Recent advances of two-dimensional material additives in hybrid perovskite solar cells

Abstract

Abstract Perovskite solar cells (PSCs) have become one of the state-of-the-art photovoltaic technologies due to their facile solution-based fabrication processes combined with extremely high photovoltaic performance originating from excellent optoelectronic properties such as strong light absorption, high charge mobility, long free charge carrier diffusion length, and tunable direct bandgap. However, the poor intrinsic stability of hybrid perovskites under environmental stresses including light, heat, and moisture, which is often associated with high defect density in the perovskite, has limited the large-scale commercialization and deployment of PSCs. The use of process additives, which can be included in various subcomponent layers in the PSC, has been identified as one of the effective approaches that can address these issues and improve the photovoltaic performance.
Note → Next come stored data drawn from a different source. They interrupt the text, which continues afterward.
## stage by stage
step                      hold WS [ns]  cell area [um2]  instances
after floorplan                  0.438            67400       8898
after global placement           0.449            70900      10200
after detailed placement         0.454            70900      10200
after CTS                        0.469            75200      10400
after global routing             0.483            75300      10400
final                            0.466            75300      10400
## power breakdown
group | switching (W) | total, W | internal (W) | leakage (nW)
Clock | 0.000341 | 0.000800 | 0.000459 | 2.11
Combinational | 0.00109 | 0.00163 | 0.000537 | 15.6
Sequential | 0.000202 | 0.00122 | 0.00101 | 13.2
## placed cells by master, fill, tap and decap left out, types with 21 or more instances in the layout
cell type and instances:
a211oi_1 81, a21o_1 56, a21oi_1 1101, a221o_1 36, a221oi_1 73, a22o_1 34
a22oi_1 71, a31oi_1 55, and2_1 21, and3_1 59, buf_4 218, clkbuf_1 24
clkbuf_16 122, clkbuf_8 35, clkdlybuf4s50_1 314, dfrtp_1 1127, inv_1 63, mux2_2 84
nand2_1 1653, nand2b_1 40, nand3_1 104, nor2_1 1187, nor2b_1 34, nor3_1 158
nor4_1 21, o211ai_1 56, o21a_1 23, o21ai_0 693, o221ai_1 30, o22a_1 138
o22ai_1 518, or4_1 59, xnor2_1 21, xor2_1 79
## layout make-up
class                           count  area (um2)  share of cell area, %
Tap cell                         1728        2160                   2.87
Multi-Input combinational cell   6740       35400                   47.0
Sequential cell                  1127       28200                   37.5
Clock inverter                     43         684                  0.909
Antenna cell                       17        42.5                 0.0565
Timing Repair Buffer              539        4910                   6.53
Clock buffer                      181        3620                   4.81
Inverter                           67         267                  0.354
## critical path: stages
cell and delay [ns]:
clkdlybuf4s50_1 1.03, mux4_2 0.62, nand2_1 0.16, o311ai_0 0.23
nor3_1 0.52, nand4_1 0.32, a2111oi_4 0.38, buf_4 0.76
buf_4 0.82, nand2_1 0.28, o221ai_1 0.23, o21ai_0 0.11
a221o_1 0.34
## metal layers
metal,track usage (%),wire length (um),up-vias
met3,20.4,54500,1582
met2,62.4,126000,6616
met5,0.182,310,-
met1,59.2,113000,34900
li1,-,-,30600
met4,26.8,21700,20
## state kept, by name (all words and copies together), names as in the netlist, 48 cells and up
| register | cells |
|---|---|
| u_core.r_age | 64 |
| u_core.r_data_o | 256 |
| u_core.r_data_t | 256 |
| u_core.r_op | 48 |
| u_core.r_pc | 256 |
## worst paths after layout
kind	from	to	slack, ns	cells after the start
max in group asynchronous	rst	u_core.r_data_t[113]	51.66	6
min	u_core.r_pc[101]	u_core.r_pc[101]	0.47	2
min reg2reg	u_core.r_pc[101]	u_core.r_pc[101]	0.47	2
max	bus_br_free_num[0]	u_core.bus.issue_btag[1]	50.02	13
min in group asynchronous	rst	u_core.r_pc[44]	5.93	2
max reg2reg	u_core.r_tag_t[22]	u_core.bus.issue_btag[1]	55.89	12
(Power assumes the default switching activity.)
<file path="src/rtl/ifetch_queue_if.sv">
// Bundle of fetch-side signals between the prefetch queue, instruction memory,
// the ID-stage redirect source and the IF/ID register.
interface ifetch_queue_if #(
  parameter int DEPTH = 4
);
  logic                     redirect;
  logic [31:0]              redirect_pc;
  logic [31:0]              imem_addr;
  logic [31:0]              imem_rdata;
  logic                     deq_ready;
  logic                     deq_valid;
  logic [31:0]              deq_instr;
  logic [31:0]              deq_pcplus4;
  logic [$clog2(DEPTH):0]   count;

  modport master (
    input  redirect, redirect_pc, imem_rdata, deq_ready,
    output imem_addr, deq_valid, deq_instr, deq_pcplus4, count
  );

  modport slave (
    output redirect, redirect_pc, imem_rdata, deq_ready,
    input  imem_addr, deq_valid, deq_instr, deq_pcplus4, count
  );
endinterface

</file>
<file path="src/rtl/ifetch_queue.sv">
// Instruction prefetch queue: owns the fetch PC, fetches whenever there is room,
// and buffers {instr, PC+4} pairs for IF/ID; an ID-stage redirect flushes it.
module ifetch_queue #(
  parameter int          DEPTH    = 4,
  parameter logic [31:0] RESET_PC = 32'h0000_0000
) (
  input logic            clk,
  input logic            rst,
  ifetch_queue_if.master bus
);
  localparam int            AW      = $clog2(DEPTH);
  localparam logic [AW:0]   DEPTH_C = (AW+1)'(DEPTH);
  localparam logic [AW:0]   ONE_C   = (AW+1)'(1);
  localparam logic [AW-1:0] PTR1_C  = AW'(1);

  logic [31:0]   instr_mem_r [DEPTH];
  logic [31:0]   pc4_mem_r   [DEPTH];
  logic [31:0]   fpc_r;
  logic [AW-1:0] rd_ptr_r;
  logic [AW-1:0] wr_ptr_r;
  logic [AW:0]   count_r;

  logic          full_s;
  logic          deq_s;
  logic          enq_s;
  logic [31:0]   fpc_plus4_s;

  // Handshake decode; a full queue may still accept when its head is leaving.
  always_comb begin
    full_s      = (count_r == DEPTH_C);
    deq_s       = (count_r != '0) & bus.deq_ready;
    enq_s       = ~bus.redirect & (~full_s | deq_s);
    fpc_plus4_s = fpc_r + 32'd4;
  end

  // Fetch PC, pointers and occupancy; redirect outranks enqueue and dequeue.
  always_ff @(posedge clk) begin
    if (!rst) begin
      fpc_r    <= RESET_PC;
      rd_ptr_r <= '0;
      wr_ptr_r <= '0;
      count_r  <= '0;
    end else if (bus.redirect) begin
      fpc_r    <= {bus.redirect_pc[31:2], 2'b00};
      rd_ptr_r <= '0;
      wr_ptr_r <= '0;
      count_r  <= '0;
    end else begin
      if (enq_s) begin
        fpc_r    <= fpc_plus4_s;
        wr_ptr_r <= wr_ptr_r + PTR1_C;
      end
      if (deq_s) begin
        rd_ptr_r <= rd_ptr_r + PTR1_C;
      end
      case ({enq_s, deq_s})
        2'b10:   count_r <= count_r + ONE_C;
        2'b01:   count_r <= count_r - ONE_C;
        default: count_r <= count_r;
      endcase
    end
  end

  // Entry storage; contents are only observable through count, so no reset.
  always_ff @(posedge clk) begin
    if (rst && enq_s) begin
      instr_mem_r[wr_ptr_r] <= bus.imem_rdata;
      pc4_mem_r[wr_ptr_r]   <= fpc_plus4_s;
    end
  end

  assign bus.imem_addr = fpc_r;
  assign bus.count     = count_r;

  // Head presentation, zeroed while empty.
  always_comb begin
    if (count_r != '0) begin
      bus.deq_valid   = 1'b1;
      bus.deq_instr   = instr_mem_r[rd_ptr_r];
      bus.deq_pcplus4 = pc4_mem_r[rd_ptr_r];
    end else begin
      bus.deq_valid   = 1'b0;
      bus.deq_instr   = 32'h0000_0000;
      bus.deq_pcplus4 = 32'h0000_0000;
    end
  end
endmodule

</file>
<file path="src/flat_wrapper.sv">
// flat-port wrapper written by rule: the top's interface ports become plain ports
module ifetch_queue_flat 
#(
  parameter int          DEPTH    = 4,
  parameter logic [31:0] RESET_PC = 32'h0000_0000
)
  (clk, rst, bus_redirect, bus_redirect_pc, bus_imem_rdata, bus_deq_ready, bus_imem_addr, bus_deq_valid, bus_deq_instr, bus_deq_pcplus4, bus_count);
  ifetch_queue_if #(.DEPTH(DEPTH)) bus_i ();
  input logic clk;
  input logic rst;
  input wire logic [$bits(bus_i.redirect)-1:0] bus_redirect;
  input wire logic [$bits(bus_i.redirect_pc)-1:0] bus_redirect_pc;
  input wire logic [$bits(bus_i.imem_rdata)-1:0] bus_imem_rdata;
  input wire logic [$bits(bus_i.deq_ready)-1:0] bus_deq_ready;
  output wire logic [$bits(bus_i.imem_addr)-1:0] bus_imem_addr;
  output wire logic [$bits(bus_i.deq_valid)-1:0] bus_deq_valid;
  output wire logic [$bits(bus_i.deq_instr)-1:0] bus_deq_instr;
  output wire logic [$bits(bus_i.deq_pcplus4)-1:0] bus_deq_pcplus4;
  output wire logic [$bits(bus_i.count)-1:0] bus_count;
  assign bus_i.redirect = bus_redirect;
  assign bus_i.redirect_pc = bus_redirect_pc;
  assign bus_i.imem_rdata = bus_imem_rdata;
  assign bus_i.deq_ready = bus_deq_ready;
  assign bus_imem_addr = bus_i.imem_addr;
  assign bus_deq_valid = bus_i.deq_valid;
  assign bus_deq_instr = bus_i.deq_instr;
  assign bus_deq_pcplus4 = bus_i.deq_pcplus4;
  assign bus_count = bus_i.count;
  ifetch_queue #(.DEPTH(DEPTH), .RESET_PC(RESET_PC)) u_core (.clk(clk), .rst(rst), .bus(bus_i));
endmodule
</file>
Among various additives that have been explored, two-dimensional (2D) materials have emerged recently due to their unique structures and properties that can enhance the photovoltaic performance and device stability by improving perovskite crystallization, defect passivation, and charge transport. Here, we provide a review of the recent progresses in 2D material additives for improving the PSC performance based on key representative 2D material systems, including graphene and its derivatives, transitional metal dichalcogenides, and black phosphorous, providing a useful guideline for further exploiting unique nanomaterial additives for more efficient and stable PSCs in the near future.